Yes — most ingredients in this recipe have flexible swaps. For oil, use any neutral high-smoke-point oil (avocado, grapeseed, refined coconut). For aromatics, dried herbs at ⅓ the volume of fresh work in a pinch. The full ingredient list is shoppable on Instacart so you can see substitutes in real time.
How do I scale Cumin-Spiced Chickpea Salad with Pomegranate Arils for a different number of people?
The recipe is written for 4 servings. Multiply each ingredient by (your serving target / 4). Cook time stays roughly the same up to 2x; for 3-4x batches, switch from a skillet to a sheet pan or stockpot so the food isn't crowded — overcrowding steams instead of browns.

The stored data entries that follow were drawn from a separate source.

<file path="config.mk">
export PLATFORM = sky130hd
export DESIGN_NAME = uart_tx_fifo_engine
export DESIGN_NICKNAME = d
export VERILOG_FILES = /design/src/rtl/uart_tx_fifo_engine_pkg.sv /design/src/rtl/uart_tx_byte_fifo.sv /design/src/rtl/uart_tx_fifo_engine.sv
export SDC_FILE = /design/constraint.sdc
export NUM_CORES = 1
export LEC_CHECK = 0
export CAP_MARGIN = 20
export CELL_PAD_IN_SITES_DETAIL_PLACEMENT = 2
export CELL_PAD_IN_SITES_GLOBAL_PLACEMENT = 2
export CORE_UTILIZATION = 39
export CTS_CLUSTER_SIZE = 40
export DETAILED_ROUTE_END_ITERATION = 16
export PLACE_DENSITY_LB_ADDON = 0.1
export SLEW_MARGIN = 5
export SYNTH_ARGS = -nofsm -noshare
export SYNTH_HDL_FRONTEND = slang
export SYNTH_SLANG_ARGS = --single-unit
</file>
<file path="constraint.sdc">
create_clock -name CLK -period 3.8 [get_ports CLK]
set_input_delay 0.57 -clock CLK [delete_from_list [all_inputs] [get_ports CLK]]
set_output_delay 0.57 -clock CLK [all_outputs]
set_load 0.02 [all_outputs]
</file>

What goes well with Cumin-Spiced Chickpea Salad with Pomegranate Arils?
Mediterranean salads like this pair well with a simple grain (rice, couscous, or crusty bread), a quick salad with acid (lemon vinaigrette, pickled onions), and a pan sauce or yogurt-based dip. Tap "Plan a meal with the AI" to get specific side suggestions.
What others are saying
- ★★★★☆
Really good but took about 10 minutes longer than stated.
- ★★★★☆
Very good for a 0-minute recipe. Would bump up the spice level though.
- ★★★☆☆
Average. The concept is good but execution needs work on seasoning.